Rimangono fuori dalle assunzioni e addirittura dalle supplenze tantissimi docenti abilitati, da anni impegnati nell’insegnamento su posti vacanti. Viene elusa la sentenza della Corte di Giustizia europea dello scorso 26 novembre. Via libera alla chiamata diretta incostituzionale. A rischio reggenze di migliaia di istituti e la governance delle scuole.
Marcello Pacifico (presidente Anief e candidato al Consiglio Superiore della Pubblica Istruzione): non ha senso lasciare fuori dalle assunzioni coloro che fanno parte delle liste d’istituto o che si sono abilitati con TFA, PAS, diploma magistrale, cancellati o mai inseriti: hanno conseguito l’abilitazione con lo stesso percorso didattico e le stesse selezioni in entrata e in uscita. Sarebbe bastato realizzare un censimento dei posti effettivamente vacanti per accorgersi che circa l’80 per cento di quelli oggi conferiti al 30 giugno sono in realtà a tutti gli effetti liberi: quindi utili per le immissioni in ruolo. E, allo stesso, tempo ci sono una miriade di altri problemi che il ddl non solo non risolve, ma acuisce. Come l’assurdità della chiamata diretta, già cassata dalla Consulta nel 2013, in occasione di un altro tentativo maldestro: quello della Regione Lombardia.
Dopo un mese di attesa, il disegno di legge sulla Buona Scuola arriva in Parlamento: il documento, catalogato come n. 2994, è stato presentato dai Ministri Giannini, Madia, Padoan e denominato “Riforma del sistema nazionale di istruzione e formazione e delega per il riordino delle disposizioni legislative vigenti. Il percorso per l’approvazione partirà nei prossimi giorni, già da giovedì ci saranno le prime audizioni presso la Commissione Cultura della Camera che ha accolto il testo. Sarà l’occasione per i parlamentari di comprendere i tanti limiti e le troppe storture del piano di riforma approvato un mese fa dal Consiglio dei Ministri.

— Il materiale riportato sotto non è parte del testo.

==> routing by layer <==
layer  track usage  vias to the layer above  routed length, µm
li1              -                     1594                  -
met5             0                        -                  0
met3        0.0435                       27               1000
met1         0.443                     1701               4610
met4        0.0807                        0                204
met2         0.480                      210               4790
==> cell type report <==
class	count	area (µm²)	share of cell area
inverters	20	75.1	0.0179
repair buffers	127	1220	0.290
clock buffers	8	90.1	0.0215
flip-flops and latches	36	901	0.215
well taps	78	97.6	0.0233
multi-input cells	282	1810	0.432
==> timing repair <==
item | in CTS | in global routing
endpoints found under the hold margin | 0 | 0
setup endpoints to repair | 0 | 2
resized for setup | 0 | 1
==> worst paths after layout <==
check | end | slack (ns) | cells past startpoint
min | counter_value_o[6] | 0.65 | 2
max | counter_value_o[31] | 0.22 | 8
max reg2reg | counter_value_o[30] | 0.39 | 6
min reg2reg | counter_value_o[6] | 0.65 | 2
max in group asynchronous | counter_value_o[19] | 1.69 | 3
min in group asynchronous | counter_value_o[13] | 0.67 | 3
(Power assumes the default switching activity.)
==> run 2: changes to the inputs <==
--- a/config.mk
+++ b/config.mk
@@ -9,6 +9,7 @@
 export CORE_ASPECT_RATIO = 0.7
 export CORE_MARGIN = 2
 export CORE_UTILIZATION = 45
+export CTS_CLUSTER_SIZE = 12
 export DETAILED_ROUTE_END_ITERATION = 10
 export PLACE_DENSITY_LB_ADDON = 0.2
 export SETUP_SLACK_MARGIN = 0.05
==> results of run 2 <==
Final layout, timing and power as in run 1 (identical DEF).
[src/rtl/reg_write_arbiter.sv]
// -----------------------------------------------------------------------------
// reg_write_arbiter
// Round-robin request/acknowledge arbiter that serialises writes from N
// producers into one shared load-enabled register (reg16_sr).
// Each transaction takes three cycles: IDLE (select + latch data),
// WRITE (register loads), ACK (one-cycle ack pulse, pointer advances).
//
// Ports:
//   CLK    in  1    clock, all state changes on the rising edge
//   reset  in  1    synchronous active-high reset
//   req    in  N    per-requester write request, held until ack
//   wdata  in  N*W  flattened write data, requester i at [i*W +: W]
//   lock   in  N    (only with REG_WRITE_ARB_LOCK_EN) keep ownership
//   out    out W    current stored value
//   grant  out N    one-hot owner during WRITE/ACK, zero in IDLE
//   ack    out N    one-cycle completion pulse to the owner
//   busy   out 1    high whenever not IDLE
//
// Build option: define REG_WRITE_ARB_LOCK_EN to add the 'lock' input. When
// the owner holds lock during ACK the pointer is frozen and only the owner's
// request is considered until it releases lock; round-robin then resumes
// just after the owner.
// -----------------------------------------------------------------------------
module reg_write_arbiter
    import reg_arb_pkg::*;
#(
    parameter int N = DEF_N,
    parameter int W = DEF_W
) (
    input  logic [0:0]     CLK,
    input  logic           reset,
    input  logic [N-1:0]   req,
    input  logic [N*W-1:0] wdata,
`ifdef REG_WRITE_ARB_LOCK_EN
    input  logic [N-1:0]   lock,
`endif
    output logic [W-1:0]   out,
    output logic [N-1:0]   grant,
    output logic [N-1:0]   ack,
    output logic           busy
);

    localparam int PW = ptr_width(N);

    arb_state_t    state_reg, state_next;
    logic [PW-1:0] ptr_reg, ptr_next;
    logic [PW-1:0] gnt_idx_reg, gnt_idx_next;
    logic [W-1:0]  wdata_q_reg, wdata_q_next;
    logic          load;

    logic [N-1:0]   gnt_dec;       // one-hot of gnt_idx_reg
    logic [PW-1:0]  gnt_inc;       // (gnt_idx_reg + 1) mod N
    logic [N-1:0]   eff_req;       // requests eligible for this search
    logic [PW-1:0]  search_start;  // first index examined by the search
    logic [2*N-1:0] req_dbl;
    logic [N-1:0]   rot_req;       // eff_req rotated so search_start is bit 0
    logic           found;
    logic [PW-1:0]  sel_idx;

`ifdef REG_WRITE_ARB_LOCK_EN
    logic lock_flag_reg, lock_flag_next;
    logic owner_lock;
    assign owner_lock = lock[gnt_idx_reg];
`endif

    // ---------------------------------------------------------------
    // Grant index decode and wrap-around increment
    // ---------------------------------------------------------------
    generate
        for (genvar gi = 0; gi < N; gi++) begin : g_dec
            assign gnt_dec[gi] = (gnt_idx_reg == PW'(gi));
        end
    endgenerate

    always_comb begin
        gnt_inc = (int'(gnt_idx_reg) == N - 1) ? '0 : gnt_idx_reg + 1'b1;
    end

    // ---------------------------------------------------------------
    // Request masking / search origin (lock ownership narrows the field)
    // ---------------------------------------------------------------
    always_comb begin
        eff_req      = req;
        search_start = ptr_reg;
`ifdef REG_WRITE_ARB_LOCK_EN
        if (lock_flag_reg) begin
            if (owner_lock) begin
                eff_req = req & gnt_dec;
            end else begin
                // Lock released this cycle: resume just after the owner.
                search_start = gnt_inc;
            end
        end
`endif
    end

    // ---------------------------------------------------------------
    // Round-robin search: rotate so the start index lands at bit 0, take
    // the lowest set bit, then map it back to an absolute index.
    // ---------------------------------------------------------------
    always_comb begin
        req_dbl = {eff_req, eff_req} >> search_start;
        rot_req = req_dbl[N-1:0];
        found   = 1'b0;
        sel_idx = '0;
        for (int k = 0; k < N; k++) begin
            if (!found && rot_req[k]) begin
                found   = 1'b1;
                sel_idx = PW'((int'(search_start) + k) % N);
            end
        end
    end

    // ---------------------------------------------------------------
    // Next-state logic
    // ---------------------------------------------------------------
    always_comb begin
        state_next   = state_reg;
        ptr_next     = ptr_reg;
        gnt_idx_next = gnt_idx_reg;
        wdata_q_next = wdata_q_reg;
        load         = 1'b0;
`ifdef REG_WRITE_ARB_LOCK_EN
        lock_flag_next = lock_flag_reg;
`endif
        case (state_reg)
            IDLE: begin
`ifdef REG_WRITE_ARB_LOCK_EN
                if (lock_flag_reg && !owner_lock) begin
                    lock_flag_next = 1'b0;
                    ptr_next       = gnt_inc;
                end
`endif
                if (found) begin
                    gnt_idx_next = sel_idx;
                    wdata_q_next = wdata[int'(sel_idx)*W +: W];
                    state_next   = WRITE;
                end
            end
            WRITE: begin
                load       = 1'b1;
                state_next = ACK;
            end
            ACK: begin
                state_next = IDLE;
`ifdef REG_WRITE_ARB_LOCK_EN
                if (owner_lock) begin
                    lock_flag_next = 1'b1;
                end else begin
                    lock_flag_next = 1'b0;
                    ptr_next       = gnt_inc;
                end
`else
                ptr_next = gnt_inc;
`endif
            end
            default: begin
                state_next = IDLE;
            end
        endcase
    end

    // ---------------------------------------------------------------
    // State registers
    // ---------------------------------------------------------------
    always_ff @(posedge CLK) begin
        if (reset) begin
            state_reg   <= IDLE;
            ptr_reg     <= '0;
            gnt_idx_reg <= '0;
            wdata_q_reg <= '0;
        end else begin
            state_reg   <= state_next;
            ptr_reg     <= ptr_next;
            gnt_idx_reg <= gnt_idx_next;
            wdata_q_reg <= wdata_q_next;
        end
    end

`ifdef REG_WRITE_ARB_LOCK_EN
    always_ff @(posedge CLK) begin
        if (reset) begin
            lock_flag_reg <= 1'b0;
        end else begin
            lock_flag_reg <= lock_flag_next;
        end
    end
`endif

    // ---------------------------------------------------------------
    // Outputs decoded from registered state only
    // ---------------------------------------------------------------
    assign busy  = (state_reg != IDLE);
    assign grant = busy ? gnt_dec : '0;
    assign ack   = (state_reg == ACK) ? gnt_dec : '0;

    reg16_sr #(
        .W(W)
    ) u_reg (
        .CLK  (CLK[0]),
        .reset(reset),
        .load (load),
        .in   (wdata_q_reg),
        .out  (out)
    );

endmodule
[config.mk]
export PLATFORM = sky130hd
export DESIGN_NAME = reg_write_arbiter
export DESIGN_NICKNAME = d
export VERILOG_FILES = /design/src/rtl/reg_arb_pkg.sv /design/src/rtl/reg16_sr.sv /design/src/rtl/reg_write_arbiter.sv
export SDC_FILE = /design/constraint.sdc
export NUM_CORES = 1
export LEC_CHECK = 0
export ABC_CLOCK_PERIOD_IN_PS = 2450
export CAP_MARGIN = 20
export CORE_ASPECT_RATIO = 0.9
export CORE_MARGIN = 4
export CORE_UTILIZATION = 35
export DETAILED_ROUTE_END_ITERATION = 8
export PLACE_DENSITY = 0.71
export SETUP_SLACK_MARGIN = 0.02
export SYNTH_ARGS = -nofsm -noshare
export SYNTH_HDL_FRONTEND = slang
export SYNTH_SLANG_ARGS = --single-unit
[constraint.sdc]
create_clock -name CLK -period 2.45 [get_ports CLK]
set_clock_uncertainty 0.2 [all_clocks]
set_input_delay 0.49 -clock CLK [delete_from_list [all_inputs] [get_ports CLK]]
set_output_delay 0.49 -clock CLK [all_outputs]
set_load 0.02 [all_outputs]
**src/rtl/pixel_raster_tagger.sv**
```systemverilog
// Raster position tracker: re-emits each valid pixel one cycle later, tagged with
// its column/row position, frame-edge flags, end-of-frame and a sticky sync error.
module pixel_raster_tagger #(
    parameter int DW   = 8,
    parameter int XB   = 10,
    parameter int YB   = 10,
    parameter int COLS = 640,
    parameter int ROWS = 480
) (
    input  logic          clk,
    input  logic          rst,
    input  logic          i_valid,
    input  logic [DW-1:0] i_data,
    input  logic          i_sof,
    output logic          o_valid,
    output logic [DW-1:0] o_data,
    output logic [XB-1:0] o_x,
    output logic [YB-1:0] o_y,
    output logic          o_col1,
    output logic          o_colN,
    output logic          o_row1,
    output logic          o_rowM,
    output logic          o_eof,
    output logic          o_sync_err
);

    typedef enum logic {WAIT_SOF, ACTIVE} state_t;

    localparam logic [XB-1:0] XLAST = XB'(COLS - 1);
    localparam logic [YB-1:0] YLAST = YB'(ROWS - 1);

    state_t        state_q, state_d;
    logic [XB-1:0] cx_q, cx_d;
    logic [YB-1:0] cy_q, cy_d;
    logic          accept;
    logic          badSof;
    logic [XB-1:0] px;
    logic [YB-1:0] py;

    logic          valid_q;
    logic [DW-1:0] data_q;
    logic [XB-1:0] x_q;
    logic [YB-1:0] y_q;
    logic          col1_q, colN_q, row1_q, rowM_q, eof_q, syncErr_q;

    // A start-of-frame pixel always lands at (0,0); otherwise it takes the tracked position.
    always_comb begin
        accept  = i_valid && ((state_q == ACTIVE) || i_sof);
        badSof  = i_valid && i_sof && (state_q == ACTIVE) && ((cx_q != '0) || (cy_q != '0));
        px      = i_sof ? '0 : cx_q;
        py      = i_sof ? '0 : cy_q;
        state_d = state_q;
        cx_d    = cx_q;
        cy_d    = cy_q;
        if (accept) begin
            state_d = ACTIVE;
            if (px == XLAST) begin
                cx_d = '0;
                cy_d = (py == YLAST) ? '0 : py + 1'b1;
            end else begin
                cx_d = px + 1'b1;
                cy_d = py;
            end
        end
    end

    // Data and coordinates hold through gaps; tag flags are forced low whenever o_valid is low.
    always_ff @(posedge clk) begin
        if (rst) begin
            state_q   <= WAIT_SOF;
            cx_q      <= '0;
            cy_q      <= '0;
            valid_q   <= 1'b0;
            data_q    <= '0;
            x_q       <= '0;
            y_q       <= '0;
            col1_q    <= 1'b0;
            colN_q    <= 1'b0;
            row1_q    <= 1'b0;
            rowM_q    <= 1'b0;
            eof_q     <= 1'b0;
            syncErr_q <= 1'b0;
        end else begin
            state_q <= state_d;
            cx_q    <= cx_d;
            cy_q    <= cy_d;
            valid_q <= accept;
            col1_q  <= accept && (px == '0);
            colN_q  <= accept && (px == XLAST);
            row1_q  <= accept && (py == '0);
            rowM_q  <= accept && (py == YLAST);
            eof_q   <= accept && (px == XLAST) && (py == YLAST);
            if (accept) begin
                data_q <= i_data;
                x_q    <= px;
                y_q    <= py;
            end
            if (badSof) begin
                syncErr_q <= 1'b1;
            end
        end
    end

    assign o_valid    = valid_q;
    assign o_data     = data_q;
    assign o_x        = x_q;
    assign o_y        = y_q;
    assign o_col1     = col1_q;
    assign o_colN     = colN_q;
    assign o_row1     = row1_q;
    assign o_rowM     = rowM_q;
    assign o_eof      = eof_q;
    assign o_sync_err = syncErr_q;

endmodule

```
**config.mk**
```make
export PLATFORM = sky130hd
export DESIGN_NAME = pixel_raster_tagger
export DESIGN_NICKNAME = d
export VERILOG_FILES = /design/src/rtl/pixel_raster_tagger.sv
export SDC_FILE = /design/constraint.sdc
export NUM_CORES = 1
export LEC_CHECK = 0
export CAP_MARGIN = 0
export CELL_PAD_IN_SITES_DETAIL_PLACEMENT = 1
export CELL_PAD_IN_SITES_GLOBAL_PLACEMENT = 1
export CORE_ASPECT_RATIO = 1.25
export CORE_UTILIZATION = 38
export CTS_CLUSTER_DIAMETER = 80
export DETAILED_ROUTE_END_ITERATION = 10
export GPL_TIMING_DRIVEN = 0
export MAX_ROUTING_LAYER = met4
export PLACE_DENSITY_LB_ADDON = 0.12
export SLEW_MARGIN = 20
export SYNTH_ARGS = -nofsm -noshare
export SYNTH_HDL_FRONTEND = slang
export SYNTH_SLANG_ARGS = --single-unit
```
**constraint.sdc**
```tcl
create_clock -name clk -period 3.79 [get_ports clk]
set_clock_uncertainty 0.15 [all_clocks]
set_input_delay 0.758 -clock clk [delete_from_list [all_inputs] [get_ports clk]]
set_output_delay 0.758 -clock clk [all_outputs]
set_load 0.005 [all_outputs]
```
### Word-level counts from Yosys, hierarchy flattened

Cells that the tools add are included.

* register bits after elaboration: 56
* bits of input ports: 12
* output and inout port bits: 35
* word-level logic and storage cells: 37

* add/sub/neg operators: 2
* eq/ne operators: 2
* multiplexer cells: 5
* reductions and logical operators: 15

Operators with widths (count)
* 2-to-1 mux 10 bit: 5
* adder 10 x 1 -> 10 bit (second input constant): 2
* zero test 10 bit: 2
* nonzero test 10 bit: 2
* equality test 10 bit (second input constant): 1
* equality test 10 x 9 -> 1 bit (second input constant): 1
* logical AND 1 bit: 9
* logical OR 1 bit: 2

### Depth between registers and ports, before layout

Gate-level depths: netlist of the first run.

* depth after elaboration: 4
* mapped depth: 12

### Worst setup path after synthesis of the first run

Ideal clock, no wire load.

* path kind: input to register
* start point: input port i_sof
* end point: register cy_q[4]
* arrival time: 2794 ps
* data required time: 3511 ps
* setup slack: 717 ps
* stages: 11
* buffers on the path: 4
* path through: buf_2 -> clkbuf_1 -> clkbuf_1 -> nand2b_1 -> inv_1 -> ha_1 -> nand4_1 -> or4b_1 -> clkbuf_1 -> o21ai_1 -> o211ai_1

* cells in the longest elaborated chain, start to end: 4
* elaborated cells on any way between the ends: 9

Ends and longest elaborated chain
* from (decl): RTL line 14 `input logic i_sof,`
* 2-to-1 mux 10 bit (*): RTL line 51 `py = i_sof ? '0 : cy_q;`
* named net py[0]: RTL line 38 `logic [YB-1:0] py;`
* adder 10 x 1 -> 10 bit or equality test 10 x 9 -> 1 bit (tied branches): RTL line 59 `cy_d = (py == YLAST) ? '0 : py + 1'b1;`
* 2-to-1 mux 10 bit (*): RTL line 59
* 2-to-1 mux 10 bit (*): RTL line 57 `if (px == XLAST) begin`
* to (signal assigned): RTL line 86 `cy_q <= cy_d;`
* to (decl): RTL line 34 `logic [YB-1:0] cy_q, cy_d;`

The timed path passes the listed nets; every way through them passes the cells marked *.
A chain may end at the register's enable or synchronous reset.

### Worst setup path after layout of the first run

* start point: input port i_sof
* end point: register cy_q[8]

The elaborated chain is that of the path after synthesis.

==> results of run 1 <==
synth_stat cells (5+ instances only):
cell	instances	area share (%)
a21oi_1	24	4.7
a22oi_1	20	5.9
buf_2	5	0.99
clkbuf_1	17	2.5
dfxtp_1	56	44
inv_1	11	1.6
nand2_1	38	5.6
nand2b_1	6	1.5
nand3_1	10	2.0
nand4_1	6	1.5
nor2_1	32	4.7
nor4_1	5	1.2
o211ai_1	5	1.5
o21ai_0	16	3.2
or4_1	5	1.5
repair_timing:
action | 4_1_cts | 5_1_grt
setup endpoints to repair | 17 | 12
hold buffers | 0 | 0
pin swaps | 0 | 0
gates resized for setup | 4 | 3
per-layer routing:
layer	vias up	part of all wire (%)	wire (µm)
met1	1235	42	3333
li1	1215	-	-
met2	58	52	4155
met5	-	0	0
met4	0	1.6	129
met3	14	3.8	304
metrics by stage:
stage               util (%)  setup TNS, ns  hold slack, ns  total power [µW]  cells
CTS                    50.55              0          0.3098              1052    446
global placement       48.91         -12.83          0.2909             707.9    439
global route           50.63              0          0.3279              1089    446
floorplan                  -              0          0.2921             661.9    309
finish                 50.63              0          0.3097              1043    446
detailed placement     48.91         -12.80          0.2939             709.5    439
worst max path at each step:
stage | startpoint | cells past startpoint | slack [ns] | end
final | i_sof | 11 | 0.53 | cy_q[8]
after global routing | i_sof | 11 | 0.35 | cy_q[5]
after CTS | i_sof | 11 | 0.08 | cy_q[8]
after detailed placement | i_sof | 13 | -0.79 | cx_q[9]
after global placement | i_sof | 13 | -0.79 | cy_q[2]
after floorplan | i_sof | 11 | 0.72 | cy_q[4]
critical path, cell delays in order:
cell	delay, ns
dlymetal6s2s_1	0.20
buf_2	0.23
clkbuf_4	0.26
nand2b_1	0.21
inv_1	0.08
ha_1	0.21
nand4_1	0.19
or4b_1	0.53
clkbuf_1	0.24
o21ai_2	0.25
o211ai_1	0.14
cell type report:
cell class / count / area (µm²) / area share (%)
multi-input combinational: 219 / 1286 / 40.16
inverter: 11 / 41.29 / 1.289
buffer: 22 / 101.3 / 3.164
clock inverter: 1 / 7.507 / 0.2344
timing repair buffer: 45 / 452.9 / 14.14
clock buffer: 7 / 86.33 / 2.695
sequential: 56 / 1121 / 35.00
tap: 85 / 106.4 / 3.320
registers in the layout, indices dropped and copies added (netlist names), 8 cells and up:
name	cells
o_y	10
o_data	8
cx_q	10
cy_q	10
o_x	10
power breakdown:
group | internal (µW) | switching [µW] | leakage [µW]
sequential | 596 | 5.02 | 0.000453
clock | 149 | 198 | 0.0000445
combinational | 37.2 | 57.3 | 0.000618
total | 783 | 260 | 0.00112
kinds of logic after synthesis:
group / synth area share (%)
AND/OR/NAND/NOR: 26.68
AO/OA/AOI/OAI: 20.81
flip-flops: 44.18
buffers and inverters: 5.572
adder cells (fa/ha/maj): 1.972
XOR/XNOR: 0.3452
multiplexers: 0.4438
==> impl_metrics.ini, run 1 <==
[global_routing]
top_usage_layer = met2
grt.met3_usage_pct = 3.341
grt_pass1_vias = 2530
antenna_found_initial = 0
grt_max_degree = 20
met2_usage_pct = 41.67
grt.overflow.total = 0
use_met1_pct = 30.71
track_usage_pct = 24.90
grt_pass1_wl_mm = 12.76

[route]
ant_nets = 0
drcViolationCount = 0
drt_wl_total_mm = 7.923
drt-initial-drc-count = 140
first_pass_iters = 4
wire_per_inst_um = 17.76
vias = 2522
post_drt_via_cell_ratio = 5.655

[timing]
fmax_mhz = 307.2
fin_crit_sh_pct = 85.89
drv_slew = 0
layout_setup_ws_ns = 0.5347
setup_viol = 0
rsz0062_at_grt = false
final_hold_viol_count = 0
worst-slew-pin-transition_ns = 0.6493
period_needed_ns = 3.255
relSlewSlack_pct = 56.72

[synthesis]
avgSynthCellArea_um2 = 8.212
yosys_warnings = 0
synth_cell_types = 48
ys.flop_type = dfxtp_1
synthesis.nets = 325
async_flop_share_pct = 0
netlist_instances = 309
ys_ff_latch = 56
synth_edf_count = 0
synthesis.area_um2 = 2537
yosysSeqAreaShare_pct = 44.18

[setup_path]
crit_fanout = 19
end_kind = flip-flop
timing.rr.start = cy_q[0]
required_ns = 3.83
ff2ff_setup_slack_ns = 1.27
reg2reg_to = cy_q[8]
worstSetupPathType = input port to flip-flop
cp-start-kind = input port
reg2regPathDepth = 8
worstPathArrival_ns = 3.29

[cts]
clockRootBuffer = clkbuf_8
clock_path_buffers = 2
cts_tree = done
cts_buffers = 5
clkTransAtPathRegs_ns = 0.09
htreeDepth = 2
cts_sinks = 56
clk_latency_ns = 0.31
post-cts-setup-buffers = 0

[run]
cap_violations = 0

[min_path]
holdPathEnd = o_data[6]
whs_path_depth = 2
hold_class = flip-flop to flip-flop
holdCritStartpoint = o_data[6]

[cells_and_area]
post-route-cell-area_um2 = 3203
antenna_cells = 0
fillers = 809
syn_to_final_growth_pct = 26.23
drive_gt1_share_pct = 6.371
final_cell_mix = 56 x dfxtp_1, 44 x clkdlybuf4s50_1, 38 x nand2_1, 32 x nor2_1, 24 x a21oi_1
layout_commonest_cell = dfxtp_1
fin_nets = 376

[place]
port-buffer-count = 45
dp_hpwl_mm = 5.831
placed_cell_area_um2 = 3094
place_ws_ns = -0.7905
place.gp.congestion = 0.8955

[die]
die_x_um = 75.09
pin_count = 47
start_util_pct = 40.11
rows = 32
die-area_um2 = 7010
core_um2 = 6326
die_h_um = 93.36

[power_and_ir_drop]
p_leak_uw = 0.001115
ir_drop_uv = 291.0
p_per_area_nw_per_um2 = 325.5

[outcome]
status = finished clean
Power figures use the tool's default switching activity.
==> run 2: changes to the inputs <==
--- a/config.mk
+++ b/config.mk
@@ -9,9 +9,10 @@
 export CELL_PAD_IN_SITES_DETAIL_PLACEMENT = 1
 export CELL_PAD_IN_SITES_GLOBAL_PLACEMENT = 1
 export CORE_ASPECT_RATIO = 1.25
-export CORE_UTILIZATION = 38
+export CORE_UTILIZATION = 39
 export CTS_CLUSTER_DIAMETER = 80
 export DETAILED_ROUTE_END_ITERATION = 10
+export DONT_BUFFER_PORTS = 1
 export GPL_TIMING_DRIVEN = 0
 export MAX_ROUTING_LAYER = met4
 export PLACE_DENSITY_LB_ADDON = 0.12
==> run 2 against run 1 <==
Compared with the run above:
- wire length shrank 6.6%
- sequential share of layout area grew 5.9 points
- final cell count shrank 9.9%
- largest power group unchanged
- die area shrank 2.5%
- sequential power is essentially flat
- hold slack gained 0.017 ns
- critical path depth is the same
- clock power is essentially flat
- register-to-register slack lost 0.05 ns
- design area shrank 14%
- setup slack lost 0.23 ns
- critical path type unchanged
- highest routed layer unchanged
- clock-buffer cell count is the same
==> impl_metrics.ini, run 2 (synthesized netlist as in run 1, its figures left out) <==
[setup_path]
required_ns = 3.90
end_kind = flip-flop
worstPathArrival_ns = 3.59
crit_fanout = 10
worstSetupPathType = input port to flip-flop
cp-start-kind = input port

[global_routing]
antenna_found_initial = 0
grt_max_degree = 17
grt_pass1_wl_mm = 12.08
grt.overflow.total = 0
grt_pass1_vias = 2286
track_usage_pct = 23.92

[cells_and_area]
final_cell_mix = 56 x dfxtp_1, 38 x nand2_1, 32 x nor2_1, 24 x a21oi_1, 20 x a22oi_1
fin_nets = 332
fillers = 796
drive_gt1_share_pct = 6.309
post-route-util_pct = 43.85
fin_cells = 402
syn_to_final_growth_pct = 7.939
antenna_cells = 0
layout_commonest_cell = dfxtp_1

[timing]
worst-slew-pin-transition_ns = 0.6714
final_hold_viol_count = 0
fmax_mhz = 286.8
setup_viol = 0
relSlewSlack_pct = 55.24
period_needed_ns = 3.487
drv_slew = 0
fin_crit_sh_pct = 92.01
rsz0062_at_grt = false

[power_and_ir_drop]
p_total_uw = 1015
p_leak_uw = 0.0009434
ir_drop_uv = 165.4
p_per_area_nw_per_um2 = 370.6

[route]
first_pass_iters = 4
vias = 2290
drt_wl_total_mm = 7.400
post_drt_via_cell_ratio = 5.697
wire_per_inst_um = 18.41
drt-initial-drc-count = 124
ant_nets = 0
drcViolationCount = 0

[cts]
cts_tree = done
cts_sinks = 56
cts-resized-gates = 0
cts_buffers = 5
clk_latency_ns = 0.31
postCtsHoldBufs = 0
post-cts-setup-buffers = 0
clock_path_buffers = 2
clockRootBuffer = clkbuf_8
htreeDepth = 2
clkTransAtPathRegs_ns = 0.10

[place]
port-buffer-count = 0
place_inst = 394
place.gp.congestion = 0.9292
dp_hpwl_mm = 5.372

[die]
pin_count = 47
die_h_um = 92.18
die_x_um = 74.15
start_util_pct = 40.63
rows = 32
die-area_um2 = 6835
core_um2 = 6246

[outcome]
status = finished clean

[min_path]
hold_class = flip-flop to flip-flop

[run]
cap_violations = 0
-- run 2: report_power, final --
| group | switching, µW | internal, µW |
|---|---|---|
| sequential | 6.50 | 596 |
| combinational | 50.1 | 17.8 |
| clock | 195 | 149 |
| total | 252 | 763 |
-- run 2: worst max-delay path, stage by stage --
cell,delay [ns]
buf_2,0.20
clkbuf_1,0.42
clkbuf_1,0.43
nand2b_1,0.20
inv_1,0.05
ha_1,0.22
and3_1,0.18
buf_2,0.18
a41oi_1,0.56
and3_1,0.26
o31a_1,0.14
-- run 2: worst paths after layout --
check | startpoint | end | slack, ns | cells past startpoint
worst max-delay path | i_sof | cx_q[7] | 0.30 | 11
worst min register to register | o_sync_err | o_sync_err | 0.33 | 2
worst max register to register | cy_q[0] | cy_q[7] | 1.22 | 8
worst min-delay path | o_sync_err | o_sync_err | 0.33 | 2
-- run 2: metrics by stage --
stage          worst slack [ns]   TNS, ns  instance area, µm²  hold slack, ns
2_1_floorplan            0.7168         0                2537          0.2921
3_3_place_gp          -0.008859  -0.01631                2644          0.3124
3_5_place_dp            -0.1001   -0.5030                2644          0.3180
4_1_cts                  0.2709         0                2738          0.3324
5_1_grt                  0.1147         0                2739          0.3481
6_report                 0.3029         0                2739          0.3263
-- run 2: per-layer routing --
metal	routed length (µm)	global-route usage [%]
met5	0	-
met4	131	7.372
met3	185	3.077
met2	3685	38.11
met1	3398	31.08
-- run 2: cell type report --
cell class              count  area (µm²)  share of cell area, %
plain buffers              23       101.3                  3.700
clock inverters             1       7.507                 0.2741
flip-flops and latches     56        1121                  40.93
clock buffers               7       86.33                  3.152
multi-input cells         219        1275                  46.55
inverters                  11       41.29                  1.508
well taps                  85       106.4                  3.883
==> run 3: changes to the inputs <==
==> constraint.sdc (replaced) <==
create_clock -name clk -period 3.79 [get_ports clk]
set_clock_uncertainty 0.15 [all_clocks]
set_input_delay 0.758 -clock clk [delete_from_list [all_inputs] [get_ports clk]]
set_output_delay 0.758 -clock clk [all_outputs]
set_load 0.1 [all_outputs]
==> results of run 3 <==
The final DEF is identical to that of run 2. Status: finished clean.
Among the figures that moved: hold slack 0.3263 ns -> 0.4006 ns; end point of the worst hold path o_sync_err -> cx_q[9]; total power 1015 µW -> 1061 µW; worst IR drop on VDD 165.4 µV -> 165.5 µV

La prima serie di modifica che occorre adottare riguarda il piano di assunzioni: se rimarrà così come licenziato dal Governo, infatti, saranno tantissimi, decine di migliaia, i docenti abilitati, da anni impegnati con continuità nell’insegnamento su posti vacanti, ad essere prima non assunti e presto anche espulsi dalla scuola. Perché l’articolo 12 del ddl parla chiaro: non potranno più andare dietro la cattedra i docenti precari che hanno lavorato più di 36 mesi.
Dando un’interpretazione davvero originale alla sentenza di fine novembre della Corte di Giustizia europea. La quale, invece, indicava ben altra strada: stabilizzare immediatamente tutti i precari che hanno svolto i tre anni di servizio, anche non continuativi, su posto vacante; fare altrettanto, in futuro, con coloro che vanteranno lo stesso diritto.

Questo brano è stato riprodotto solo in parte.